The Women's Forum launched Daring Circles five key areas:

==== Women & Climate ====
- Led by AXA, which addresses gender gaps, and ensures women lead in health technology.

==== Women & AI ====
- Led by BNP Paribas and L'Oréal, which enables women to lead actions against climate change, and addresses its disproportionate impact on women.

=== Women & STEM ===
- Led by Microsoft, which inspires organizations to apply a gender-lens to their AI development and implementation.

==== Women & Access to Health ====
- Led by Google, which promotes the increase in representation, leadership, and impact of women with STEM skills.

==== Women & Business ====
- Led by P&G, which raises awareness of the power of procurement for women's economic empowerment, and promotes women-owned businesses.

==== The report "Women at the Heart of the Economy" ====
After the G7 hosted and chaired by France in Biarritz in August 2019, Ms. Chiara Corazza, managing director of the Women's Forum, was commissioned by Ms. Marlène Schiappa, French Government Minister of State for Gender Equality and the Fight against Discrimination, and by Mr. Cédric O, French Government Minister of State for the Digital Sector, to provide critical policy proposals and a national action plan to foster the attractiveness of STEM skills for girls and women throughout their lives.

Thanks to the support from the partners of the Women's Forum, Corazza proposed 27 recommendations, outlined in the report "Women at the Heart of the Economy" and designed to enable women to be where they can have a positive and decisive social and economic impact in order to bring their added value to a rapidly changing world.

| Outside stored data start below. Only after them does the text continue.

Source: an optimization exercise on an open RTL-to-GDS flow (aim: small area, a short achievable clock period and few clock cycles). Production flows keep margins and buffers that such runs may drop. In this exercise RTL edits were held to simulation tests only and were not proved equivalent to the original. Power figures rest on the tool's default switching activity, not on a simulated workload.

## flow/design.v (module list and top-level ports; edited modules follow where they fit)
// module mlp_layer_sequencer: 3506 lines
// module mlp_fa: 10 lines
// module mlp_fx: 12 lines
// module mlp_fy: 14 lines
// module mlp_x2: 3 lines
// module mlp_mj: 3 lines
// module mlp_nd: 3 lines
// module mlp_nr: 3 lines
// module mlp_mi: 3 lines
// module mlp_inv: 3 lines
// module mlp_ha: 9 lines
module mlp_layer_sequencer #(
    parameter int N_IN  = 784,
    parameter int N_OUT = 10,
    parameter int DW    = 32,
    parameter int FRAC  = 24,
    parameter int ACCW  = 74,
    parameter int RELU  = 1,
    localparam int c_iw = (N_IN > 1) ? $clog2(N_IN) : 1,
    localparam int c_ww = (N_IN * N_OUT > 1) ? $clog2(N_IN * N_OUT) : 1,
    localparam int c_ow = (N_OUT > 1) ? $clog2(N_OUT) : 1
) (
    input  logic            clk,
    input  logic            rst_n,
    input  logic            start,
    output logic            busy,
    output logic            done,
    output logic            sat,
    output logic            rd_en,
    output logic [c_iw-1:0] in_addr,
    output logic [c_ww-1:0] w_addr,
    output logic [c_ow-1:0] b_addr,
    input  logic [DW-1:0]   in_data,
    input  logic [DW-1:0]   w_data,
    input  logic [DW-1:0]   b_data,
    output logic            out_we,
    output logic [c_ow-1:0] out_addr,
    output logic [DW-1:0]   out_data
);
  // ...
==> flow/flow/run.sh <==
#!/bin/bash
# Layout flow: the standard ORFS flow, except that ports are buffered with
# plain buffers and the resizer may not use the delay cells.
set -euo pipefail
DLY="sky130_fd_sc_hd__clkdlybuf4s15_1 sky130_fd_sc_hd__clkdlybuf4s15_2 \
sky130_fd_sc_hd__clkdlybuf4s18_1 sky130_fd_sc_hd__clkdlybuf4s18_2 \
sky130_fd_sc_hd__clkdlybuf4s25_1 sky130_fd_sc_hd__clkdlybuf4s25_2 \
sky130_fd_sc_hd__clkdlybuf4s50_1 sky130_fd_sc_hd__clkdlybuf4s50_2 \
sky130_fd_sc_hd__dlygate4sd1_1 sky130_fd_sc_hd__dlygate4sd2_1 sky130_fd_sc_hd__dlygate4sd3_1 \
sky130_fd_sc_hd__dlymetal6s2s_1 sky130_fd_sc_hd__dlymetal6s4s_1 sky130_fd_sc_hd__dlymetal6s6s_1"
export DONT_USE_CELLS="$DLY"
export BUFFER_PORTS_ARGS="-buffer_cell sky130_fd_sc_hd__buf_2"
# Timing repair aims 7.6 ns below the clock period (the period itself is unchanged).
# Clock tree synthesis as in ORFS's cts.tcl, without dummy balancing loads and
# with larger sink clusters.
CTS="-sink_clustering_enable -repair_clock_nets -dont_use_dummy_load -sink_clustering_size 25 -sink_clustering_max_diameter 80"
bash standard.sh finish SETUP_SLACK_MARGIN=7.6 "CTS_ARGS=$CTS" > flow_make.log 2>&1
==> flow/standard.sh <==
#!/bin/bash
# synth_recipe.tcl (not shown) runs the flow's synth.tcl, then flattens the netlist and writes it again
# the make line also repeats each setting of config.mk as NAME=value (left out here)
make -C /OpenROAD-flow-scripts/flow DESIGN_CONFIG=/design/flow/config.mk WORK_HOME=/design/flow/orfs CLKGATE_MAP_FILE= SYNTH_SCRIPT=/design/flow/synth_recipe.tcl "${@:-finish}"
==> flow/config.mk <==
export PLATFORM = sky130hd
export DESIGN_NAME = mlp_layer_sequencer
export DESIGN_NICKNAME = mlp_layer_sequencer
export VERILOG_FILES = /design/flow/design.v
export SDC_FILE = /design/flow/constraint.sdc
export NUM_CORES = 4
export LEC_CHECK = 0
export CAP_MARGIN = 20
export CORE_MARGIN = 2
export CORE_UTILIZATION = 60
export SLEW_MARGIN = 20
export SYNTH_HIERARCHICAL = 1
==> flow/constraint.sdc <==
create_clock -name core_clock -period 11.0 [get_ports {clk}]
set_input_delay 2.2000 -clock core_clock [delete_from_list [all_inputs] [get_ports {clk}]]
set_output_delay 2.2000 -clock core_clock [all_outputs]
set_load 0.01 [all_outputs]
What follows belongs to an exercise in optimizing a design on an open flow for small area, a short achievable clock period and few clock cycles per item; a production flow would make more cautious choices. In this exercise RTL edits were held to simulation tests only and were not proved equivalent to the original.

==> inputs of exp/cedar <==
## muldiv_controller
module muldiv_controller
#(
   parameter int XLEN = muldiv_controller_pkg::XLEN_DEF
) (
   input  logic            CLK,
   input  logic            RESET,
   input  logic            START,
   input  logic [2:0]      FUNCT3,
   input  logic [XLEN-1:0] OPERAND_A,
   input  logic [XLEN-1:0] OPERAND_B,
   input  logic            FLUSH,
   output logic            BUSY,
   output logic            DONE,
   output logic [XLEN-1:0] RESULT
);
Settings: LEC_CHECK=0, ABC_AREA=1, CAP_MARGIN=20, CORE_MARGIN=2, CORE_UTILIZATION=50, SLEW_MARGIN=20, TNS_END_PERCENT=0; clock period 11.0 ns.
standard.sh (not shown) runs the stock make flow with config.mk's settings and CLKGATE_MAP_FILE= SYNTH_SCRIPT=/design/flow/synth_recipe.tcl, a recipe that flattens the netlist after the stock synthesis.
==> flow/flow/run.sh <==
#!/bin/bash
# Standard ORFS layout (the standard.sh), with two changes to how it is made:
#  - timing repair aims for MARGIN ns of setup slack at the design's clock period
#    (the SDC is unchanged), repairing only the worst path (TNS_END_PERCENT in config.mk);
#  - the port buffers that buffer_ports puts on every input and output are buf_1 cells.
# make's full output goes to flow_make.log in this folder.
set -euo pipefail
MARGIN=$(cat flow/margin.txt)
export BUFFER_PORTS_ARGS="-buffer_cell sky130_fd_sc_hd__buf_1"
bash standard.sh finish SETUP_SLACK_MARGIN=$MARGIN > flow_make.log 2>&1
==> flow/flow/margin.txt <==
8
==> inputs of exp/zinc, as changes to exp/cedar <==
--- a/flow/design.v
+++ b/flow/design.v
@@ -42,31 +42,11 @@
       if (i_two1) w_pp1 = {i_m[32], i_m, 3'b000};
       w_pp1 = w_pp1 ^ {37{i_neg1}};
    end
    assign w_s   = i_op1 ^ w_pp0 ^ w_pp1;
    assign w_c   = {(i_op1[35:0] & w_pp0[35:0]) | (i_op1[35:0] & w_pp1[35:0]) | (w_pp0[35:0] & w_pp1[35:0]), i_cin1};
-   logic [36:0] w_g, w_p;
-   always_comb begin
-      logic [36:0] g, p, gn, pn;
-      g = w_s & w_c;
-      p = w_s ^ w_c;
-      g[0] = g[0] | (p[0] & i_cin0);
-      for (int d = 1; d < 37; d = d * 2) begin
-         gn = g;
-         pn = p;
-         for (int i = 0; i < 37; i++)
-            if ((i / d) % 2 == 1) begin
-               gn[i] = g[i] | (p[i] & g[(i / d) * d - 1]);
-               pn[i] = p[i] & p[(i / d) * d - 1];
-            end
-         g = gn;
-         p = pn;
-      end
-      w_g = g;
-   end
-   assign w_p   = w_s ^ w_c;
-   assign o_sum = w_p ^ {w_g[35:0], i_cin0};
+   assign o_sum = w_s + w_c + {36'b0, i_cin0};
 endmodule
 module muldiv_controller
 #(
    parameter int XLEN = muldiv_controller_pkg::XLEN_DEF
 ) (
@@ -98,27 +78,24 @@
    logic        c_one0, c_two0, c_neg0, c_cin0, c_one1, c_two1, c_neg1, c_cin1;
    logic [31:0] r_x;         
    logic [31:0] r_l;         
    logic [33:0] r_h;         
    logic        r_e;         
-   localparam int MS  = 12;    
-   localparam int DSA = 16;    
-   localparam int DSB = 5;
    logic w_in_div, w_in_sdiv, w_in_rem, w_in_b0, w_in_nega, w_in_sb;
    assign w_in_div  = muldiv_controller_pkg::is_div(FUNCT3);
    assign w_in_sdiv = muldiv_controller_pkg::is_div_signed(FUNCT3);
    assign w_in_rem  = muldiv_controller_pkg::is_rem(FUNCT3);
    assign w_in_b0   = (OPERAND_B == 32'b0);
    assign w_in_nega = w_in_sdiv & OPERAND_A[31];
    assign w_in_sb   = w_in_sdiv & OPERAND_B[31];
    logic w_ms12;
-   assign w_ms12 = (r_l[MS-1:0] == {MS{r_e}}) && (r_n >= 6'(MS));
+   assign w_ms12 = (r_l[11:0] == {12{r_e}}) && (r_n >= 6'd12);
    logic [31:0] w_bm;
    logic [32:0] w_s;         
    logic [31:0] w_f;         
-   logic [31+DSA:0] w_r16;
-   logic [31+DSB:0] w_r5;
+   logic [47:0] w_r16;
+   logic [36:0] w_r5;
    logic        w_ds16, w_ds5;
    assign w_bm = r_x ^ {32{r_sb}};
    always_comb begin
       logic [31:0] p;
       p = w_bm;
@@ -126,14 +103,14 @@
          for (int i = 0; i < 32; i++)
             if (i + d < 32) p[i] = p[i] | p[i + d];
       w_s = {1'b0, p};
    end
    assign w_f   = ~w_s[32:1];
-   assign w_r16 = {r_h[31:0], r_l[31:32-DSA]};
-   assign w_r5  = {r_h[31:0], r_l[31:32-DSB]};
-   assign w_ds16 = ~r_h[33] && ~|(w_r16[31:0] & w_f) && ~|w_r16[31+DSA:32] && (r_n >= 6'(DSA));
-   assign w_ds5  = ~r_h[33] && ~|(w_r5[31:0]  & w_f) && ~|w_r5[31+DSB:32]  && (r_n >= 6'(DSB));
+   assign w_r16 = {r_h[31:0], r_l[31:16]};
+   assign w_r5  = {r_h[31:0], r_l[31:27]};
+   assign w_ds16 = ~r_h[33] && ~|(w_r16[31:0] & w_f) && ~|w_r16[47:32] && (r_n >= 6'd16);
+   assign w_ds5  = ~r_h[33] && ~|(w_r5[31:0]  & w_f) && ~|w_r5[36:32]  && (r_n >= 6'd5);
    logic w_s16, w_s12, w_s5, w_skip;
    assign w_s12  = r_mul & w_ms12;
    assign w_s16  = r_div & w_ds16;
    assign w_s5   = r_div & w_ds5;
    assign w_skip = w_s16 | w_s12 | w_s5;
@@ -161,17 +138,17 @@
    );
    assign w_ge = ~w_sum[36];
    logic [5:0] w_nn;          
    logic       w_last, w_fixnext, w_end;
    always_comb begin
-      if (w_s16)      w_nn = r_n - 6'(DSA);
-      else if (w_s12) w_nn = r_n - 6'(MS);
-      else if (w_s5)  w_nn = r_n - 6'(DSB);
+      if (w_s16)      w_nn = r_n - 6'd16;
+      else if (w_s12) w_nn = r_n - 6'd12;
+      else if (w_s5)  w_nn = r_n - 6'd5;
       else if (r_mul) w_nn = r_n - 6'd4;
       else            w_nn = r_n - 6'd1;
    end
-   assign w_last = (w_s16 & (r_n == 6'(DSA))) | (w_s12 & (r_n == 6'(MS))) | (w_s5 & (r_n == 6'(DSB)))
+   assign w_last = (w_s16 & (r_n == 6'd16)) | (w_s12 & (r_n == 6'd12)) | (w_s5 & (r_n == 6'd5))
                  | (~w_skip & ((r_mul & (r_n == 6'd4)) | (r_div & (r_n == 6'd1))));
    logic f_corr, f_mfix, f_neg;
    assign f_mfix = r_mul;
    assign f_corr = r_div & r_rem & ~w_skip & ~w_ge;
    assign f_neg  = r_div & r_negres;
@@ -198,11 +175,11 @@
    always_comb begin
       if (!r_busy) begin
          n_lb = OPERAND_A[3:0];
          n_e  = 1'b0;
       end else if (w_s12) begin
-         n_lb = r_l[MS+3:MS];
+         n_lb = r_l[15:12];
          n_e  = r_e;
       end else begin
          n_lb = r_l[7:4];
          n_e  = r_l[3];
       end
@@ -272,25 +249,25 @@
          if (!r_rem) r_l <= '1;
       end else begin
          if (r_mul | r_div) r_n <= w_nn;
          if (r_mul) r_e <= n_e;
          if (r_mul) begin
-            if (w_s12)      r_h <= {{MS{r_h[33]}}, r_h[33:MS]};
+            if (w_s12)      r_h <= {{12{r_h[33]}}, r_h[33:12]};
             else            r_h <= {w_sum[36], w_sum[36:4]};
          end else if (r_div) begin
             if (w_s16)      r_h <= {2'b00, w_r16[31:0]};
             else if (w_s5)  r_h <= {2'b00, w_r5[31:0]};
             else            r_h <= w_sum[33:0];
          end else if (r_fix & r_hi) begin
             r_h <= w_sum[33:0];
          end
          if (r_mul) begin
-            if (w_s12)      r_l <= {r_h[MS-1:0], r_l[31:MS]};
+            if (w_s12)      r_l <= {r_h[11:0], r_l[31:12]};
             else            r_l <= {w_sum[3:0], r_l[31:4]};
          end else if (r_div) begin
-            if (w_s16)      r_l <= {r_l[31-DSA:0], DSA'(0)};
-            else if (w_s5)  r_l <= {r_l[31-DSB:0], DSB'(0)};
+            if (w_s16)      r_l <= {r_l[15:0], 16'b0};
+            else if (w_s5)  r_l <= {r_l[26:0], 5'b0};
             else            r_l <= {r_l[30:0], w_ge};
          end else if (r_nega | (r_fix & ~r_hi)) begin
             r_l <= w_sum[31:0];
          end
       end
==> flow/run.sh (new file) <==
#!/bin/bash
# synth_recipe.tcl (not shown) runs the flow's synth.tcl, then flattens the netlist and writes it again
# the make line also repeats each setting of config.mk as NAME=value (left out here)
make -C /OpenROAD-flow-scripts/flow DESIGN_CONFIG=/design/flow/config.mk WORK_HOME=/design/flow/orfs CLKGATE_MAP_FILE= SYNTH_SCRIPT=/design/flow/synth_recipe.tcl finish
- ABC_AREA: 1 -> unset
- CORE_UTILIZATION: 50 -> 30
- SETUP_SLACK_MARGIN: unset -> 5
- TNS_END_PERCENT: 0 -> unset
removed: flow/flow/run.sh
removed: flow/flow/margin.txt
removed: flow/standard.sh
==> key figures <==
Status
  • Status: finished clean

Final layout
  • Commonest non-fill, non-tap cells in the layout: 221 x nand2_1, 162 x a21oi_1, 127 x o21ai_0

Clock network
  • Post-CTS resize count: 0

Die
  • Die extent in x: between 200 and 250 microns
  • CORE AREA: about 48,000 sq um
  • Rows: 80

Logic synthesis
  • Netlist Area Pre-Place: between 10,000 and 15,000 sq um
  • Post-synthesis cell type count: roughly 90

GRT
  • Met1 Usage GRT: between 30% and 40%
The numbers above come from exp/zinc.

These proposals will contribute to the law for women's economic empowerment that the French Government is submitting in 2020.

== Rising Talents ==
The Rising Talents program aims to distinguish highly talented young women who will become influential figures in our economies and societies in the future. In partnership with Eurazeo, Spencer Stuart and Lazard, the initiative is an example of the values championed by the Women's Forum since its creation. The Rising Talents network includes more than 100 members and offers networking opportunities year-round. Having celebrated its 10th anniversary in 2017, this initiative brings the vision of these change-makers to the Women's Forum. Each year, some 15 young women join the Rising Talents network and attend the Women's Forum Global Meeting and regional Women's Forum meetings, benefiting from enhanced networking activities during these events and in the future.

== CEO Champions ==
CEO Champions is an initiative launched in 2010 by the Women's Forum, designed to drive progress and accountability for women's advancement in the private and public sectors. In partnership with McKinsey & Company, the peer-to-peer network presents an opportunity for CEOs to underscore their organization's commitment to women's advancement as well as take a strong leadership role in the broader global economy and society. CEO Champions members are participants who track and drive measurable progress for women's advancement through on-record mutual commitments and accountability. Now in its ninth year, the CEO Champions Initiative is a pioneer as a high-level international platform that advocates for the inclusion of both men and women at leadership level in the private as well as the public sector. In 2018, the Women's Forum gathered over 150 CEOs at CEO Champions workshops, organized in partnership with McKinsey & Company, in Canada, Singapore, and France.